On Saturday evening at
Carnegie Hall, Jonas Kaufmann, one of the world’s leading tenors, presented
a program of songs in German. .... Carnegie Hall, which sold out
nearly all of its 2,800 seats for Kaufmann’s engagement, is massively bigger
than anything the progenitors of lieder could have imagined.
Yet at
its core, art song is a genre in which music is put, sensitively and
compellingly, at the service of poetic texts. And though the stages Kaufmann
and Liverman performed from could not have been more different, both artists
proved themselves singers who put words first.
Kaufmann, who has been
frustratingly elusive in New York in recent years, appeared with his regular
recital partner, the fine pianist Helmut Deutsch.
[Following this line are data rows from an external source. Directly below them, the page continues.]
$ cat flow/run.sh
#!/bin/bash
# the make line also repeats each setting of config.mk as NAME=value (left out here)
make -C /OpenROAD-flow-scripts/flow DESIGN_CONFIG=/design/flow/config.mk WORK_HOME=/design/flow/orfs CLKGATE_MAP_FILE= finish
$ cat flow/config.mk
export PLATFORM = sky130hd
export DESIGN_NAME = organ_tone
export DESIGN_NICKNAME = organ_tone
export VERILOG_FILES = /design/flow/design.v
export SDC_FILE = /design/flow/constraint.sdc
export NUM_CORES = 4
export LEC_CHECK = 0
export CAP_MARGIN = 20
export CORE_ASPECT_RATIO = 1.41
export CORE_MARGIN = 2
export CORE_UTILIZATION = 71
export CTS_CLUSTER_SIZE = 29
export GPL_ROUTABILITY_DRIVEN = 1
export MAX_ROUTING_LAYER = met5
export PLACE_DENSITY = 0.57
export SETUP_SLACK_MARGIN = 5.0
export SLEW_MARGIN = 20
export TNS_END_PERCENT = 5
$ cat flow/constraint.sdc
create_clock -name core_clock -period 114.0 [get_ports {clk}]
set_input_delay 22.8000 -clock core_clock [delete_from_list [all_inputs] [get_ports {clk}]]
set_output_delay 22.8000 -clock core_clock [all_outputs]
set_load 0.01 [all_outputs]
$ cat flow/design.v
`default_nettype none
module organ_tone (
    input  logic        clk,
    input  logic        rst,
    input  logic [3:0]  SW,
    output logic        tone,
    output logic [15:0] lcd_freq
);
logic newclock;  
logic reset;  
logic [31:0]d;  
logic [31:0]desiredfreq;  
logic [23:0] LcdDisplay;  
logic [31:0] ScopeInfoB;  
getdesiredfreq getfreq (.clk(clk), .SW(SW[3:1]),.desiredfreq(desiredfreq),
.LcdDisplay(LcdDisplay),.LcdinfoDisplay(lcd_freq),.ScopeInfoB(ScopeInfoB));
counter counter1(.clk(clk), .reset(reset | rst), .Q(d));
clockdiv clockdiv1(.d(d),.desiredfreq(desiredfreq),.clk(clk),.rst(rst),.reset(reset),.newclock(newclock));
mux2 mux (.a(newclock), .b(1'b0),.sel(SW[0]),.out(tone));
endmodule
module counter(input logic clk, input logic reset, output logic [31:0] Q);
always_ff @ (posedge (clk))
begin 
	if (reset)
		begin
		Q<=32'b1;
		end
	else
		Q<=Q+32'b1;
end
endmodule
module clockdiv (input logic [31:0] d,input logic [31:0] desiredfreq,input logic clk, input logic rst, output logic reset, output logic newclock);
always_ff @ (posedge (clk))
begin
	if (rst)
		begin
		newclock<=1'b0;
		reset<=1'b0;
		end
	else if (d==((32'd25000000/(desiredfreq))-32'd1))
		begin
		newclock<=1'b1;
		end
	else if (d>=((32'd50000000/(desiredfreq))-32'b1))
		begin
		newclock<=1'b0;
		reset<=1'b1;
		end
	else
		begin
		newclock<= newclock;
		reset<=1'b0;
		end
end
endmodule
module getdesiredfreq (
input logic clk, 
input logic [2:0] SW,
output logic [31:0] desiredfreq, 
output logic [23:0] LcdDisplay,
output logic [15:0] LcdinfoDisplay,
output logic [31:0] ScopeInfoB);
parameter character_0 =8'h30;
parameter character_1 =8'h31;
parameter character_2 =8'h32;
parameter character_3 =8'h33;
parameter character_4 =8'h34;
parameter character_5 =8'h35;
parameter character_6 =8'h36;
parameter character_7 =8'h37;
parameter character_8 =8'h38;
parameter character_9 =8'h39;
parameter character_A =8'h41;
parameter character_B =8'h42;
parameter character_C =8'h43;
parameter character_D =8'h44;
parameter character_E =8'h45;
parameter character_F =8'h46;
parameter character_G =8'h47;
parameter character_H =8'h48;
parameter character_I =8'h49;
parameter character_J =8'h4A;
parameter character_K =8'h4B;
parameter character_L =8'h4C;
parameter character_M =8'h4D;
parameter character_N =8'h4E;
parameter character_O =8'h4F;
parameter character_P =8'h50;
parameter character_Q =8'h51;
parameter character_R =8'h52;
parameter character_S =8'h53;
parameter character_T =8'h54;
parameter character_U =8'h55;
parameter character_V =8'h56;
parameter character_W =8'h57;
parameter character_X =8'h58;
parameter character_Y =8'h59;
parameter character_Z =8'h5A;
parameter character_lowercase_a= 8'h61;
parameter character_lowercase_b= 8'h62;
parameter character_lowercase_c= 8'h63;
parameter character_lowercase_d= 8'h64;
parameter character_lowercase_e= 8'h65;
parameter character_lowercase_f= 8'h66;
parameter character_lowercase_g= 8'h67;
parameter character_lowercase_h= 8'h68;
parameter character_lowercase_i= 8'h69;
parameter character_lowercase_j= 8'h6A;
parameter character_lowercase_k= 8'h6B;
parameter character_lowercase_l= 8'h6C;
parameter character_lowercase_m= 8'h6D;
parameter character_lowercase_n= 8'h6E;
parameter character_lowercase_o= 8'h6F;
parameter character_lowercase_p= 8'h70;
parameter character_lowercase_q= 8'h71;
parameter character_lowercase_r= 8'h72;
parameter character_lowercase_s= 8'h73;
parameter character_lowercase_t= 8'h74;
parameter character_lowercase_u= 8'h75;
parameter character_lowercase_v= 8'h76;
parameter character_lowercase_w= 8'h77;
parameter character_lowercase_x= 8'h78;
parameter character_lowercase_y= 8'h79;
parameter character_lowercase_z= 8'h7A;
parameter character_colon = 8'h3A;           
parameter character_stop = 8'h2E;            
parameter character_semi_colon = 8'h3B;    
parameter character_minus = 8'h2D;          
parameter character_divide = 8'h2F;          
parameter character_plus = 8'h2B;           
parameter character_comma = 8'h2C;           
parameter character_less_than = 8'h3C;     
parameter character_greater_than = 8'h3E;  
parameter character_equals = 8'h3D;          
parameter character_question = 8'h3F;       
parameter character_dollar = 8'h24;          
parameter character_space=8'h20;            
parameter character_exclaim=8'h21;           
always_comb
	case(SW[2:0])
	3'b000: 
		begin
		desiredfreq=32'd523; 
		LcdDisplay={character_D,character_O,character_space}; 
		LcdinfoDisplay=16'h0523;
		ScopeInfoB={character_S,character_0,character_0,character_0};
		end
	3'b001: 
		begin 
		desiredfreq=32'd587; 
		LcdDisplay={character_R,character_E,character_space}; 
		LcdinfoDisplay=16'h0587;
		ScopeInfoB={character_S,character_0,character_0,character_1};
		end
	3'b010: 
		begin 
		desiredfreq=32'd659; 
		LcdDisplay={character_M, character_E,character_space}; 
		LcdinfoDisplay=16'h0659;
		ScopeInfoB={character_S,character_0,character_1,character_0};
		end
	3'b011: 
		begin 
		desiredfreq=32'd698; 
		LcdDisplay={character_F, character_A,character_space}; 
		LcdinfoDisplay=16'h0698;
		ScopeInfoB={character_S,character_0,character_1,character_1};
		end
	3'b100: 
		begin 
		desiredfreq=32'd783; 
		LcdDisplay={character_S, character_O,character_space}; 
		LcdinfoDisplay=16'h0783;
		ScopeInfoB={character_S,character_1,character_0,character_0};
		end
	3'b101: 
		begin 
		desiredfreq=32'd880; 
		LcdDisplay={character_L, character_A,character_space}; 
		LcdinfoDisplay=16'h0880;
		ScopeInfoB={character_S,character_1,character_0,character_1};
		end
	3'b110: 
		begin 
		desiredfreq=32'd987; 
		LcdDisplay={character_T, character_I,character_space};
		LcdinfoDisplay=16'h0987;
		ScopeInfoB={character_S,character_1,character_1,character_0};
		end
	3'b111: 
		begin 
		desiredfreq=32'd1046; 
		LcdDisplay={character_D, character_O, character_2};
		LcdinfoDisplay=16'h1046;
		ScopeInfoB={character_S,character_1,character_1,character_1};
		end
	default:
		begin 
		desiredfreq=32'd1000; 
		LcdDisplay={character_N, character_O,character_space};		
		LcdinfoDisplay=16'h1000;
		ScopeInfoB={character_S,character_lowercase_z,character_lowercase_z,character_lowercase_z};
		end 
	endcase
endmodule
module mux2 (input logic a, input logic b, input logic sel, output logic out);
assign out=sel?a:b;
endmodule
==> impl_metrics.tcl, run 1 <==
# collected from the flow reports
set metrics [dict create \
    vias_per_cell 7.74 \
    simple_gate_area_frac 0.305 \
    post_cts_resized 0 \
    fp.dieH_um 323 \
    cp-start-kind "primary input" \
    cp_slowest_stage_delay_ns 0.68 \
    clock_skew_ns 0.00635 \
    topCellsByArea "ha_1 (11%), xnor2_1 (6.4%), a21oi_1 (5.5%), nor2_1 (5.3%), nand2_1 (4.6%)" \
    area_growth_pct 0.784 \
    critPathKind "in2reg" \
    reg2regPathDepth 16 \
    critical_path.endpoint_type "register" \
    finalCoreUtilization 0.719 \
    post_cts_buffers 0 \
    syn-cell-area_um2 51300 \
    setup_viol 0 \
    dp_hpwl_mm 160 \
    num_io_pins 23 \
    hp-start "clockdiv1.reset$_SDFFE_PP0N_" \
    drt_first_pass_iters 10 \
    synth_cell_types 201 \
    num_vias 62607 \
    reg2reg_slack_ns 110.09 \
    rows 117 \
    htree_levels 2 \
    hold_buffers 0 \
    hp-class "reg2reg" \
    antenna_found_initial 12 \
    warnings 46 \
    worst_pin_slew_ns 1.26 \
    cts_buffers 5 \
    portBuffers 19 \
    crit_start "SW[2]" \
    min_to "clockdiv1.reset$_SDFFE_PP0N_" \
    dp_cells 8073 \
    grt_pass1_vias 59762 \
    syn_inst 7299 \
    synthTopCellsByCount "nor2_1 (719), nand2_1 (634), a21oi_1 (568), ha_1 (467), o21ai_0 (425)" \
    fp_util 0.713 \
    tns_ns 0 \
    fin_crit_sh 0.914 \
    edf_count 0 \
    hold_depth 2 \
    crit_family "AND-OR/OR-AND gates" \
    path_max_fanout 29 \
    cp_common_cell "ha_1" \
    wl_mm 210 \
    arrival_ns 104.34 \
    avgRoutedWirePerCell_um 25.9 \
    nets 7603 \
    ys_area_um2 51300 \
    crit_buf_inv 21 \
    grt.total_usage 0.536 \
    cp_data_required_time_ns 114.15 \
    top_area_cell "ha_1" \
    insertion_delay_ns 0.28 \
    ys_warn_count 3 \
    chipArea_um2 74400 \
    cap_violations 0 \
    reg2reg_from "counter1.Q[3]$_SDFF_PP0_" \
    coreArea_um2 71900 \
    cts_sinks 34 \
    cp-endpoint "clockdiv1.reset$_SDFFE_PP0N_" \
    syn_area_per_cell_um2 7.02 \
    top_logic_kind "AND-OR/OR-AND gates" \
    synthXorXnorAreaFrac 0.0994 \
    ys_sh_aoi 0.368 \
    clk_pin_slew_ns 0.06 \
    yosysCellCount 7299 \
    grt_max_degree 65 \
    maxSlewHeadroom 0.139 \
    status "finished clean" \
    netlist.area_leader.share 0.114 \
    initialDrtViolationCount 7670 \
    flop_cell "dfxtp_1" \
    muxShareOfSynthArea 0.0489 \
    worst_hold_slack_ns 0.467 \
    die_w_um 230 \
    fin_area_um2 51700 \
    ys_seq_share 0.0133 \
    grt_pass1_wl_mm 322 \
    finalHoldViolCount 0 \
    cpMaxStageDelayCell "or4_1" \
    grt-ovfl-total 0 \
    ys_ff 34 \
    period_needed_ns 104.18 \
    cts-root-buf "clkbuf_16" \
    async_flop_share 0 \
    finalWeightedCongestion 1.09 \
    rsz0062_at_grt "false" \
    final-max-slew-violation-count 0 \
    antenna_left 0 \
    crit_cells 331 \
    fmax_mhz 9.60 \
    r2r-end "counter1.Q[31]$_SDFF_PP0_" \
    route.detailed.drc 0 \
    place_area_um2 51400 \
    clk_path_buf_depth 2 \
    cts_tree "done" \
    most_common_cell "nor2_1" \
    ys_sh_adder 0.114 \
    fin_cells 8090 \
]
[per-stage QoR]
stage               setup slack (ns)
floorplan                      22.95
global placement               12.19
detailed placement             11.47
CTS                            11.46
global route                    5.07
finish                          9.82
[final cells by class]
class / count / area (um^2)
Multi-Input combinational cell: 6802 / 48100
Inverter: 175 / 669
Clock inverter: 1 / 5.00
Sequential cell: 34 / 681
Clock buffer: 7 / 143
Timing Repair Buffer: 112 / 881
Tap cell: 952 / 1190
Fill cell: 6120 / 20200
Antenna cell: 7 / 17.5
[layer usage]
layer	part of all wire	GRT usage
met1	0.32	0.524
met2	0.44	0.868
met3	0.12	0.173
met4	0.13	0.568
met5	0.00042	0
They began with nine works
that can be heard on their recent recording of lieder by Liszt, whose
roughly 90 songs remain somewhat overlooked. In “Vergiftet sind meine
Lieder,” an impassioned setting of a Heine poem, Kaufmann was almost in
Wagnerian mode, like a despairing Tristan, singing with burnished top notes,
yet shaping aching phrases tenderly.
Now and then, in the Liszt songs
and elsewhere, his voice had its rough patches. (A week earlier, he had
canceled some performances in Munich because of a tracheal infection.) But
he mostly rallied, and sounded at his clarion-voiced best as the program
went on. These Liszt works are marvelous, full of musical-poetic flights,
alternately epic and ruminative. The piano parts, not surprisingly for this
composer, are often elaborate, with daring chromatic harmonies and wondrous
colorings. I was most impressed, however, when Kaufmann lifted melting
phrases with focused and floating sound, like the pianissimo moments of “Die
Loreley.”
He then sang 13 songs by Mozart, Schubert, Schumann,
Brahms, Zemlinsky and others, ending with Mahler’s profound “Ich bin der
Welt abhanden gekommen” (from “Rückert-Lieder”), in an effectively
restrained performance. That was supposed to have ended the recital, after
75 minutes with no intermission. But the enthusiastic audience had other
ideas, and Kaufmann complied, with six encores. During the last one,
Strauss’s “Cäcilie,” Kaufmann, visibly annoyed, stopped after a couple
phrases. “I do everything for you,” he told the audience, “but please
respect the rules and don’t film!” People applauded in support, then he
started over — and sang vibrantly.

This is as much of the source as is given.